Wasted Talents: Missed Opportunities
Over the past three weeks, we’ve discovered what it means to live entrusted by God. We’ve seen that everything we have is from Him, that He entrusts us with intention, and that faithfulness—not flashiness—is what He celebrates when the Master returns.
But Jesus doesn’t end the parable there. He adds a sobering final chapter—the servant who buried his talent. The one who did nothing. The one who wasted what was entrusted to him.
This part of the parable is a warning and a wake-up call. Fear may feel safe, but it leads to regret. Complacency may feel comfortable, but it costs us joy. The tragedy of the third servant wasn’t how little he had, but that he chose to do nothing with it.

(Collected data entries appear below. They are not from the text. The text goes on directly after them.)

What follows belongs to an exercise in optimizing a design on an open flow for small area; a production flow would make more cautious choices. Where RTL was checked, it was by simulation tests only, not by an equivalence proof against the original.

Setup of run 1:
==> flow/design.v (excerpt) <==
module AES_Composite_enc(Kin, Din, Dout, Krdy, Drdy, Kvld, Dvld, EN, BSY, CLK, RSTn, cc_out);
==> flow/config.mk <==
export PLATFORM = sky130hd
export DESIGN_NAME = AES_Composite_enc
export DESIGN_NICKNAME = AES_Composite_enc
export VERILOG_FILES = /design/flow/design.v
export SDC_FILE = /design/flow/constraint.sdc
export NUM_CORES = 4
export LEC_CHECK = 0
export CAP_MARGIN = 20
export CORE_MARGIN = 2
export CORE_UTILIZATION = 55
export SLEW_MARGIN = 20
==> flow/constraint.sdc <==
create_clock -name core_clock -period 14.0 [get_ports {CLK}]
set_input_delay 2.8000 -clock core_clock [delete_from_list [all_inputs] [get_ports {CLK}]]
set_output_delay 2.8000 -clock core_clock [all_outputs]
set_load 0.01 [all_outputs]
standard.sh (not shown) runs the stock make flow with config.mk's settings and CLKGATE_MAP_FILE= SYNTH_SCRIPT=/design/flow/synth_recipe.tcl, a recipe that flattens the netlist after the stock synthesis.
==> flow/flow/run.sh <==
#!/bin/bash
# Layout flow: the standard ORFS flow (standard.sh) with
#  - synthesis: the standard script, but abc maps for area (flow/abc_area.script)
#  - port buffers: buf_1 instead of the resizer's default pick
#  - CTS: clkbuf_4 buffers, no dummy loads
set -euo pipefail
W=$PWD
export MY_ABC_SCRIPT=$W/flow/abc_area.script
export FLOW_SYNTH_TCL=$W/synth_recipe.tcl
export BUFFER_PORTS_ARGS="-buffer_cell sky130_fd_sc_hd__buf_1"
export CTS_ARGS="-sink_clustering_enable -repair_clock_nets -dont_use_dummy_load -buf_list sky130_fd_sc_hd__clkbuf_8 -sink_clustering_size 15 -sink_clustering_max_diameter 70"
bash standard.sh SYNTH_SCRIPT=$W/flow/my_synth.tcl finish > $W/flow_make.log 2>&1
==> flow/flow/abc_area.script <==
strash
dch
amap -F 10 -A 10
topo
==> flow/flow/my_synth.tcl <==
proc abc {args} {
  set i [lsearch -exact $args -script]
  if {$i >= 0} { lset args [expr {$i+1}] $::env(MY_ABC_SCRIPT) }
  puts "abc (area script): $args"
  yosys abc {*}$args
}
source $::env(FLOW_SYNTH_TCL)
For run 2, these inputs were changed with respect to run 1:
Settings: GPL_TIMING_DRIVEN now 0, previously not set.
==> results.txt <==
Run 1 ran to completion and came out clean on the timing, DRC and antenna checks. Run 2: full flow OK, the timing, DRC and antenna checks passed. Against run 1, run 2 comes in 1.2 points lower on share of cell area taken by flip-flops and latches. [compare] base=run 1 new=run 2: number of vias after detailed routing increased by 134 relative to the old numbers; post-layout instance area shows an increase of about 3%.
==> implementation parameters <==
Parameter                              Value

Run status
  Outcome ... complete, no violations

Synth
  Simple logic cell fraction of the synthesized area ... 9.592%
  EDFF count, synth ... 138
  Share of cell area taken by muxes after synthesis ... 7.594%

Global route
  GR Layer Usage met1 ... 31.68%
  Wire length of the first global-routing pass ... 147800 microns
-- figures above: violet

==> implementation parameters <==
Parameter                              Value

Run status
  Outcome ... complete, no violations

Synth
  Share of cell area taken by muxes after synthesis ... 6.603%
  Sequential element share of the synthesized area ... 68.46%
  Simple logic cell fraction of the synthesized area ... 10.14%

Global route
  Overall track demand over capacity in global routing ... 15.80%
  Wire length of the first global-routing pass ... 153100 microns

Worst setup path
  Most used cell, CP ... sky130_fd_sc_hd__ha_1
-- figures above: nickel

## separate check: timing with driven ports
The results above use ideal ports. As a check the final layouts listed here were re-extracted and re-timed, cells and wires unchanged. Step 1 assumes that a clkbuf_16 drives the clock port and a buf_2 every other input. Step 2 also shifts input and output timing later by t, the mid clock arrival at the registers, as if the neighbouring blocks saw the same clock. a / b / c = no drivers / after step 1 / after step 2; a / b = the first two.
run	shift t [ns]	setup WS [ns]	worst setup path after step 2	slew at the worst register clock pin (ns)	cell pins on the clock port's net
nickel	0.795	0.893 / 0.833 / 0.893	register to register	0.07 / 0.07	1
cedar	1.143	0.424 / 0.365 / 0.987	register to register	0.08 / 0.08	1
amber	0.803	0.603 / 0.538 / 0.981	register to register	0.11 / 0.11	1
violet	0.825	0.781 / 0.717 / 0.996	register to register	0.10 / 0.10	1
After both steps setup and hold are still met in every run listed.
This design comes from an exercise in tuning for small area and a short achievable clock period on the open sky130 flow, not from production work.
The RTL was checked by simulation tests, not by an equivalence proof against the original design.
No activity file was given, so power comes from the tool's default toggle rates.

==> flow/design.v <==
module memory_unit(
    input CLK, RESET,  
    input [3:0] ADDR,  
    input [7:0] DATA_IN,  
    input READ, WRITE,  
    input [7:0] SEARCH_KEY,  
    output reg [7:0] DATA_OUT,  
    output reg [7:0] SEARCH_RESULT  
);
reg [7:0] dasd_memory [0:15];  
reg [7:0] cam_key [0:7];       
genvar g, b;
wire nrd, nwr, nwen;
wire [3:0] na;
g_inv u_nrd (.a(READ), .y(nrd));
g_inv u_nwr (.a(WRITE), .y(nwr));
generate
    for (g = 0; g < 4; g = g + 1) begin : ainv
        g_inv u_na (.a(ADDR[g]), .y(na[g]));
    end
endgenerate
g_or3 u_nwen (.a(RESET), .b(READ), .c(nwr), .y(nwen));
wire [3:0] pa;
g_nor2 u_pa0 (.a(ADDR[1]), .b(ADDR[0]), .y(pa[0]));
g_nor2 u_pa1 (.a(ADDR[1]), .b(na[0]), .y(pa[1]));
g_nor2 u_pa2 (.a(na[1]), .b(ADDR[0]), .y(pa[2]));
g_nor2 u_pa3 (.a(na[1]), .b(na[0]), .y(pa[3]));
wire [3:0] wq, rq;
g_nor3 u_wq0 (.a(nwen), .b(ADDR[3]), .c(ADDR[2]), .y(wq[0]));
g_nor3 u_wq1 (.a(nwen), .b(ADDR[3]), .c(na[2]), .y(wq[1]));
g_nor3 u_wq2 (.a(nwen), .b(na[3]), .c(ADDR[2]), .y(wq[2]));
g_nor3 u_wq3 (.a(nwen), .b(na[3]), .c(na[2]), .y(wq[3]));
g_nor3 u_rq0 (.a(nrd), .b(ADDR[3]), .c(ADDR[2]), .y(rq[0]));
g_nor3 u_rq1 (.a(nrd), .b(ADDR[3]), .c(na[2]), .y(rq[1]));
g_nor3 u_rq2 (.a(nrd), .b(na[3]), .c(ADDR[2]), .y(rq[2]));
g_nor3 u_rq3 (.a(nrd), .b(na[3]), .c(na[2]), .y(rq[3]));
wire [15:0] we_d, rsel;
wire [7:0] we_k;
generate
    for (g = 0; g < 16; g = g + 1) begin : word
        g_and2 u_we (.a(pa[g % 4]), .b(wq[g / 4]), .y(we_d[g]));
        g_and2 u_rs (.a(pa[g % 4]), .b(rq[g / 4]), .y(rsel[g]));
        always @(posedge CLK)
            if (we_d[g])
                dasd_memory[g] <= DATA_IN;
    end
    for (g = 0; g < 8; g = g + 1) begin : key
        g_and2 u_we (.a(pa[g % 4]), .b(wq[g / 4]), .y(we_k[g]));
        always @(posedge CLK)
            if (we_k[g])
                cam_key[g] <= SEARCH_KEY;
    end
endgenerate
wire [7:0] nlo, nhi, nm, mr;
generate
    for (g = 0; g < 8; g = g + 1) begin : cmp
        wire [7:0] eq;
        for (b = 0; b < 8; b = b + 1) begin : bit_eq
            g_xnor2 u_eq (.a(cam_key[g][b]), .b(SEARCH_KEY[b]), .y(eq[b]));
        end
        g_nand4 u_lo (.a(eq[0]), .b(eq[1]), .c(eq[2]), .d(eq[3]), .y(nlo[g]));
        g_nand4 u_hi (.a(eq[4]), .b(eq[5]), .c(eq[6]), .d(eq[7]), .y(nhi[g]));
        g_or2 u_nm (.a(nlo[g]), .b(nhi[g]), .y(nm[g]));                
        g_nor3 u_mr (.a(nlo[g]), .b(nhi[g]), .c(nrd), .y(mr[g]));      
    end
endgenerate
wire [7:0] ssel;
wire z47, z13;
g_and4 u_z47 (.a(nm[4]), .b(nm[5]), .c(nm[6]), .d(nm[7]), .y(z47));
g_and3 u_z13 (.a(nm[1]), .b(nm[2]), .c(nm[3]), .y(z13));
assign ssel[7] = mr[7];
g_and2 u_s6 (.a(mr[6]), .b(nm[7]), .y(ssel[6]));
g_and3 u_s5 (.a(mr[5]), .b(nm[6]), .c(nm[7]), .y(ssel[5]));
g_and4 u_s4 (.a(mr[4]), .b(nm[5]), .c(nm[6]), .d(nm[7]), .y(ssel[4]));
g_and2 u_s3 (.a(mr[3]), .b(z47), .y(ssel[3]));
g_and3 u_s2 (.a(mr[2]), .b(z47), .c(nm[3]), .y(ssel[2]));
g_and4 u_s1 (.a(mr[1]), .b(z47), .c(nm[3]), .d(nm[2]), .y(ssel[1]));
g_and3 u_s0 (.a(mr[0]), .b(z47), .c(z13), .y(ssel[0]));
wire [7:0] dout_d, sres_d;
generate
    for (b = 0; b < 8; b = b + 1) begin : bits
        wire [15:0] v;
        for (g = 0; g < 16; g = g + 1) begin : w
            assign v[g] = dasd_memory[g][b];
        end
        wire [3:0] s;
        for (g = 0; g < 4; g = g + 1) begin : spair
            g_a22oi u_s (.a1(ssel[2 * g]), .a2(v[2 * g]), .b1(ssel[2 * g + 1]), .b2(v[2 * g + 1]), .y(s[g]));
        end
        wire sh, sx;
        g_nand2 u_sh (.a(nrd), .b(SEARCH_RESULT[b]), .y(sh));
        g_and2 u_sx (.a(s[3]), .b(sh), .y(sx));
        g_nand4 u_sy (.a(s[0]), .b(s[1]), .c(s[2]), .d(sx), .y(sres_d[b]));
        wire [7:0] t;
        for (g = 0; g < 8; g = g + 1) begin : dpair
            g_a22oi u_t (.a1(rsel[2 * g]), .a2(v[2 * g]), .b1(rsel[2 * g + 1]), .b2(v[2 * g + 1]), .y(t[g]));
        end
        wire e0, e1, dh;
        g_nand4 u_e0 (.a(t[0]), .b(t[1]), .c(t[2]), .d(t[3]), .y(e0));
        g_nand4 u_e1 (.a(t[4]), .b(t[5]), .c(t[6]), .d(t[7]), .y(e1));
        g_and2 u_dh (.a(nrd), .b(DATA_OUT[b]), .y(dh));
        g_or3 u_dy (.a(e0), .b(e1), .c(dh), .y(dout_d[b]));
    end
endgenerate
always @(posedge CLK or posedge RESET) begin
    if (RESET) begin
        DATA_OUT <= 8'd0;
        SEARCH_RESULT <= 8'd0;
    end else begin
        DATA_OUT <= dout_d;
        SEARCH_RESULT <= sres_d;
    end
end
endmodule
module g_inv(input a, output y);
    assign y = ~a;
endmodule
module g_xnor2(input a, input b, output y);
    assign y = ~(a ^ b);
endmodule
module g_nand2(input a, input b, output y);
    assign y = ~(a & b);
endmodule
module g_nand4(input a, input b, input c, input d, output y);
    assign y = ~(a & b & c & d);
endmodule
module g_nor2(input a, input b, output y);
    assign y = ~(a | b);
endmodule
module g_nor3(input a, input b, input c, output y);
    assign y = ~(a | b | c);
endmodule
module g_or2(input a, input b, output y);
    assign y = a | b;
endmodule
module g_or3(input a, input b, input c, output y);
    assign y = a | b | c;
endmodule
module g_and2(input a, input b, output y);
    assign y = a & b;
endmodule
module g_and3(input a, input b, input c, output y);
    assign y = a & b & c;
endmodule
module g_and4(input a, input b, input c, input d, output y);
    assign y = a & b & c & d;
endmodule
module g_a22oi(input a1, input a2, input b1, input b2, output y);
    assign y = ~(a1 & a2 | b1 & b2);
endmodule
This is an optimization exercise on Yosys and OpenROAD, whose aim is small area and a short achievable clock period, not a production implementation.
The RTL was checked by simulation tests, not by an equivalence proof against the original design.

==> 12-11: inputs <==
Design intt4point, start of the top module:
module intt4point(
    input clk, rst,
    input [15:0] in0, in1, in2, in3,
    output [15:0] out0, out1, out2, out3
);
clock: 110.0 ns
lec_check: 0
cap_margin: 20
core_margin: 2
core_utilization: 60
slew_margin: 20
synth_hierarchical: 1
synth_minimum_keep_size: 0
standard.sh (not shown) runs the stock make flow with config.mk's settings and CLKGATE_MAP_FILE= SYNTH_SCRIPT=/design/flow/synth_recipe.tcl, a recipe that flattens the netlist after the stock synthesis.
==> flow/flow/run.sh <==
#!/bin/bash
set -e
export BUFFER_PORTS_ARGS="-buffer_cell sky130_fd_sc_hd__buf_1"
bash standard.sh > standard.log 2>&1
==> 08-13: changes against 12-11 <==
--- a/flow/config.mk
+++ b/flow/config.mk
@@ -7,7 +7,7 @@
 export LEC_CHECK = 0
 export CAP_MARGIN = 20
 export CORE_MARGIN = 2
-export CORE_UTILIZATION = 60
+export CORE_UTILIZATION = 75
 export SLEW_MARGIN = 20
 export SYNTH_HIERARCHICAL = 1
 export SYNTH_MINIMUM_KEEP_SIZE = 0
==> metrics.md <==
| Metric | Value |
|---|---|
| DP HPWL | `19.7 mm` |
| # rows | `48` |
| Area Overhead vs Synth | `8.49%` |
| Status | `no timing/DRC/antenna violations` |
| Final worst path period need | `32.21 ns` |
| Critical path's largest stage delay | `0.70 ns` |
| Buffering overhead | `3.48%` |
| First-pass GRT wire length | `36.6 mm` |
The numbers above come from 12-11.

==> metrics.md <==
| Metric | Value |
|---|---|
| Final worst path period need | `32.25 ns` |
| DP HPWL | `20.3 mm` |
| # rows | `43` |
| Critical path's largest stage delay | `0.61 ns` |
| Buffering overhead | `3.50%` |
| Status | `no timing/DRC/antenna violations` |
| First-pass GRT wire length | `38.7 mm` |
The numbers above come from 08-13.


========
==> v30 <==
intt4point, a different RTL version from the one above (not shown whole).
Settings: LEC_CHECK=0, CAP_MARGIN=20, CORE_MARGIN=2, CORE_UTILIZATION=40, SLEW_MARGIN=20, SYNTH_HIERARCHICAL=1, SYNTH_MINIMUM_KEEP_SIZE=0; clock period 110.0 ns.
run.sh (not shown) runs the stock make flow with config.mk's settings and CLKGATE_MAP_FILE= SYNTH_SCRIPT=/design/flow/synth_recipe.tcl, a recipe that flattens the netlist after the stock synthesis.
Stock flow here: none of the scripts above is used.
==> inputs of v13, as changes to v30 <==
==> flow/flow/run.sh (new file) <==
#!/bin/bash
set -e
export BUFFER_PORTS_ARGS="-buffer_cell sky130_fd_sc_hd__buf_1"
bash standard.sh > standard.log 2>&1
==> flow/standard.sh (new file) <==
#!/bin/bash
# synth_recipe.tcl (not shown) runs the flow's synth.tcl, then flattens the netlist and writes it again
# the make line also repeats each setting of config.mk as NAME=value (left out here)
make -C /OpenROAD-flow-scripts/flow DESIGN_CONFIG=/design/flow/config.mk WORK_HOME=/design/flow/orfs CLKGATE_MAP_FILE= SYNTH_SCRIPT=/design/flow/synth_recipe.tcl "${@:-finish}"
removed: flow/run.sh
==> run summary <==
Die area is the same in v13 and v30.
Against v30, the worst setup slack of v13 is higher by 0.42 ns.
Against v13, the first-iteration DRC count of v30 is larger by about 28%.
In clock-buffer cell count, v13 and v30 do not differ.
In critical path depth, v30 and v13 do not differ.
==> figures <==
                                                              v13         v30
Status                           no timing/DRC/antenna violations  no timing/DRC/antenna violations
Final period demand of the worst path                    32.42 ns    32.83 ns
Total Wirelength                                          24.5 mm     24.2 mm
Share of cell area taken by multi-input logic gates         75.5%       71.8%
Routed wl met3                                            1.37 mm     1.28 mm
Wire length of the first global-routing pass              39.9 mm     39.5 mm
Routed len/inst                                           16.8 um     16.6 um
Setup slack of the critical path after layout            77.58 ns    77.17 ns
Global routing usage summed across all routing layers       18.1%       18.0%
Met2 track demand over resource in global routing           27.4%       27.6%
Longest individual stage delay on the worst path          0.64 ns     0.63 ns
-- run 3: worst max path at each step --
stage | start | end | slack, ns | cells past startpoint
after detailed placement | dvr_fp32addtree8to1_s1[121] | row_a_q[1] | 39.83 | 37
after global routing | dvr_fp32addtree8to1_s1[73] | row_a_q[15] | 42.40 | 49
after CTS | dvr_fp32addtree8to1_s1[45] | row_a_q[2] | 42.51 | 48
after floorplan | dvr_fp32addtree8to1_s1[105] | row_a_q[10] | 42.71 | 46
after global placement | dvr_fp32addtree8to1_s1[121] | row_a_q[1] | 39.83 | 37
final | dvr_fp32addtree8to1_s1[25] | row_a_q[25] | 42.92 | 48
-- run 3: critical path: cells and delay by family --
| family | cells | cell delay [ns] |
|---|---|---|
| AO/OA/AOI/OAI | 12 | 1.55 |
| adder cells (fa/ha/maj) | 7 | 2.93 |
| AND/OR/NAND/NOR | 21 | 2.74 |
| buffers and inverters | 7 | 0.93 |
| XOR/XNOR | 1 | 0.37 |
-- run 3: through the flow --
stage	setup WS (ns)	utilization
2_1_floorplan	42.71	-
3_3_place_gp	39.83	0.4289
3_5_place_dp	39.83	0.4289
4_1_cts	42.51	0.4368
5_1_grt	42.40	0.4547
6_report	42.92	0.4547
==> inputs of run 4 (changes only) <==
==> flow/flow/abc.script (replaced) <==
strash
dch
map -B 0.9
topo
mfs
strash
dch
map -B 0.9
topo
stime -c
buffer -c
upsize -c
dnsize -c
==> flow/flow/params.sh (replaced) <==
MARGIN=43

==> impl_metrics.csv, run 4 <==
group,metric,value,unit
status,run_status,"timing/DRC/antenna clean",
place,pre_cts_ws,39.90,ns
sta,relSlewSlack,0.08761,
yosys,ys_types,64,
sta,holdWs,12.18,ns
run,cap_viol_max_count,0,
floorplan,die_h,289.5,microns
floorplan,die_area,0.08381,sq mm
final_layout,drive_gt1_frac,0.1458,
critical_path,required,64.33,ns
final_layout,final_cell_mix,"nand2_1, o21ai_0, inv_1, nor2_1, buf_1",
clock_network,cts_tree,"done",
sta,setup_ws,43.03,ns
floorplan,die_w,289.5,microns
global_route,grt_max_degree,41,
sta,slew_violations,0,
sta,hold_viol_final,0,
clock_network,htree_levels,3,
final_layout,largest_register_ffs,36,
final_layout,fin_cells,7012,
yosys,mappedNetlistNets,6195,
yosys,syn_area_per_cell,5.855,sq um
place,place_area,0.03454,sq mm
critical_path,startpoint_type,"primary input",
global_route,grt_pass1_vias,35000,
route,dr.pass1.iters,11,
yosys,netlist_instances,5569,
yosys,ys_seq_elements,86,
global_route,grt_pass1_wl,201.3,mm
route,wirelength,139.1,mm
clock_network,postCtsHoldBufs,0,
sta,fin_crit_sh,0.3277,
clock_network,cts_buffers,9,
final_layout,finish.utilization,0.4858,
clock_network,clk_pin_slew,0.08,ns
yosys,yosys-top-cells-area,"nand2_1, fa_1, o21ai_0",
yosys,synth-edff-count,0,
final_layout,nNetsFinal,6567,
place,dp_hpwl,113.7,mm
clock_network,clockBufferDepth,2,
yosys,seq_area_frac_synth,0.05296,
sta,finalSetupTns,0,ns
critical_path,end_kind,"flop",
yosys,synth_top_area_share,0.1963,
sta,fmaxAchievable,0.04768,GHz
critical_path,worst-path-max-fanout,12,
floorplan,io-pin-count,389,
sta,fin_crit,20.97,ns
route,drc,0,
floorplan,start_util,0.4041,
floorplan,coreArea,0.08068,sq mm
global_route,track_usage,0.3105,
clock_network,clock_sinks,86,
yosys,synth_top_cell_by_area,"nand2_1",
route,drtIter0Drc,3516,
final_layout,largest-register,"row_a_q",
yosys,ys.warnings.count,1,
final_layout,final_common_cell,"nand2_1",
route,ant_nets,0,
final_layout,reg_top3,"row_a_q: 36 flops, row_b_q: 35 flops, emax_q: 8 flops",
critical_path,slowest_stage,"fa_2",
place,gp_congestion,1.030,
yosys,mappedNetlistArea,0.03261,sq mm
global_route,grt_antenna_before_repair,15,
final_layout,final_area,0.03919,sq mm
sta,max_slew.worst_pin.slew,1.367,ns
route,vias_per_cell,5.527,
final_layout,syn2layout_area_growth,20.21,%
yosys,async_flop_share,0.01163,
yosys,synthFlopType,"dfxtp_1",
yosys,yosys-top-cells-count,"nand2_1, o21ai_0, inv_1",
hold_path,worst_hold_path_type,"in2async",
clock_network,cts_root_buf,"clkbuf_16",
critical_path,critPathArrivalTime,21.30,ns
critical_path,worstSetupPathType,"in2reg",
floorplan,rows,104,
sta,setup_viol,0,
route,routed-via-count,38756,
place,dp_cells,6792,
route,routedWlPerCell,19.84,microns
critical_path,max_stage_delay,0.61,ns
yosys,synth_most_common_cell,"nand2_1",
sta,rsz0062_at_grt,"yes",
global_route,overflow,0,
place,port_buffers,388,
This design comes from an exercise in tuning for small area and a short achievable clock period on the open sky130 flow, not from production work. At most, simulation tests tie the RTL to the original design; equivalence was not proved. No driver is modelled on the clock port, so clock power and skew are understated where the tree is cut down; a real chip needs a root buffer or a tree. Power and IR drop assume default switching activity.

main:
==> flow/design.v <==
module synchronous_fifo #(
    parameter DEPTH = 10,
    parameter DATA_WIDTH = 32
) (
    input                           clk,
    input                           rst_n,
    input                           w_en,
    input                           r_en,
    input       [DATA_WIDTH-1:0]    data_in,
    output reg  [DATA_WIDTH-1:0]    data_out,
    output reg                      full,
    output reg                      empty
);
function [4:0] j_up;
    input [4:0] j;
    j_up = {j[3:0], ~j[4]};
endfunction
function [4:0] j_down;
    input [4:0] j;
    j_down = {~j[0], j[4:1]};
endfunction
function j_is;
    input [4:0] j;
    input integer k;
    case (k)
        0: j_is = ~j[4] & ~j[0];
        1: j_is =  j[0] & ~j[1];
        2: j_is =  j[1] & ~j[2];
        3: j_is =  j[2] & ~j[3];
        4: j_is =  j[3] & ~j[4];
        5: j_is =  j[4] &  j[0];
        6: j_is = ~j[0] &  j[1];
        7: j_is = ~j[1] &  j[2];
        8: j_is = ~j[2] &  j[3];
        default: j_is = ~j[3] & j[4];
    endcase
endfunction
reg [4:0] occ;
reg [DEPTH-1:0] r_sel;
reg [DEPTH-1:0] w_ok, w_nok;
wire wr  = w_en & ~full;
wire rd  = r_en & ~empty;
wire inc = wr & ~rd;
wire dec = rd & ~wr;
wire [DEPTH-1:0] w_sel  = full ? r_sel : w_ok;
wire [DEPTH-1:0] w_next = wr ? {w_sel[DEPTH-2:0], w_sel[DEPTH-1]} : w_sel;
reg full_next;
always @(*) begin
    if (inc)      full_next = j_is(occ, 9);
    else if (dec) full_next = 1'b0;
    else          full_next = full;
end
always @(posedge clk) begin
    if (!rst_n) begin
        w_ok  <= {{(DEPTH-1){1'b0}}, 1'b1};
        w_nok <= {{(DEPTH-1){1'b1}}, 1'b0};
        r_sel <= {{(DEPTH-1){1'b0}}, 1'b1};
        occ   <= 5'd0;
        full  <= 1'b0;
        empty <= 1'b1;
    end else begin
        w_ok  <= full_next ? {DEPTH{1'b0}} : w_next;
        w_nok <= full_next ? {DEPTH{1'b1}} : ~w_next;
        full  <= full_next;
        if (rd) r_sel <= {r_sel[DEPTH-2:0], r_sel[DEPTH-1]};
        if (inc) begin
            occ   <= j_up(occ);
            empty <= 1'b0;
        end else if (dec) begin
            occ   <= j_down(occ);
            empty <= j_is(occ, 1);
        end
    end
end
genvar g;
wire [DATA_WIDTH-1:0] slot [0:DEPTH-1];
generate
    for (g = 0; g < DEPTH; g = g + 1) begin : row
        reg  [DATA_WIDTH-1:0] word;
        wire load = w_en & w_ok[g];
        wire keep = ~w_en | w_nok[g];
        always @(posedge clk)
            word <= (data_in & {DATA_WIDTH{load}}) | (word & {DATA_WIDTH{keep}});
        assign slot[g] = word;
    end
endgenerate
integer i;
reg [DATA_WIDTH-1:0] rdata;
always @(*) begin
    rdata = {DATA_WIDTH{1'b0}};
    for (i = 0; i < DEPTH; i = i + 1)
        rdata = rdata | ({DATA_WIDTH{r_sel[i]}} & slot[i]);
end
always @(posedge clk) begin
    if (!rst_n)
        data_out <= {DATA_WIDTH{1'b0}};
    else if (rd)
        data_out <= rdata;
end
endmodule
This design comes from an exercise in tuning for small area and a short achievable clock period on the open sky130 flow, not from production work. The RTL was checked by simulation tests, not by an equivalence proof against the original design.

## flow/run.sh

```bash
#!/bin/bash
# synth_recipe.tcl (not shown) runs the flow's synth.tcl, then flattens the netlist and writes it again
# the make line also repeats each setting of config.mk as NAME=value (left out here)
make -C /OpenROAD-flow-scripts/flow DESIGN_CONFIG=/design/flow/config.mk WORK_HOME=/design/flow/orfs CLKGATE_MAP_FILE= SYNTH_SCRIPT=/design/flow/synth_recipe.tcl finish
```

## flow/config.mk

```make
export PLATFORM = sky130hd
export DESIGN_NAME = DCT
export DESIGN_NICKNAME = DCT
export VERILOG_FILES = /design/flow/design.v
export SDC_FILE = /design/flow/constraint.sdc
export NUM_CORES = 4
export LEC_CHECK = 0
export CAP_MARGIN = 20
export CORE_MARGIN = 2
export CORE_UTILIZATION = 40
export SLEW_MARGIN = 20
```

## flow/constraint.sdc

```tcl
create_clock -name core_clock -period 4.5 [get_ports {clk}]
set_input_delay 0.9000 -clock core_clock [delete_from_list [all_inputs] [get_ports {clk}]]
set_output_delay 0.9000 -clock core_clock [all_outputs]
set_load 0.01 [all_outputs]
```
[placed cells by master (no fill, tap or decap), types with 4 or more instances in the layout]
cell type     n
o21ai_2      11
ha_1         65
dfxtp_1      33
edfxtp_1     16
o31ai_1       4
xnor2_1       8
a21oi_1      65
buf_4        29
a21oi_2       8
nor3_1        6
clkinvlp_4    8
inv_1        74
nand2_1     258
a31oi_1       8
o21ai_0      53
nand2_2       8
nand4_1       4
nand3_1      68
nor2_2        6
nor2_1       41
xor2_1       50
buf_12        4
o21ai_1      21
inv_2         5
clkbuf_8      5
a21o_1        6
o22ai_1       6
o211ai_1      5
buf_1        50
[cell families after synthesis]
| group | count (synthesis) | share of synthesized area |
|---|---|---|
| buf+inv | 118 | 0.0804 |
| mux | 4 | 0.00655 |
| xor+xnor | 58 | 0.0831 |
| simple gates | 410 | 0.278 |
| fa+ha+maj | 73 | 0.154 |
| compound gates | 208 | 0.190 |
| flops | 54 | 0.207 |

This week we’ll wrestle with the questions:
How does fear rob us of purpose?
Why is wasted potential still disobedience?
And what is the joy that faithfulness brings compared to the loss of neglect?
The heart of the message is simple but urgent: Don’t bury what God gave you. Don’t waste what’s been entrusted to you. Your life was made for Kingdom impact, not just survival.
As we close this series, we’re invited to make it personal:
What will I do with what God has entrusted to me?
Will I live in fear—or walk in faith?
Will I make excuses—or take the first faithful step?
The Master will return. And joy awaits the faithful.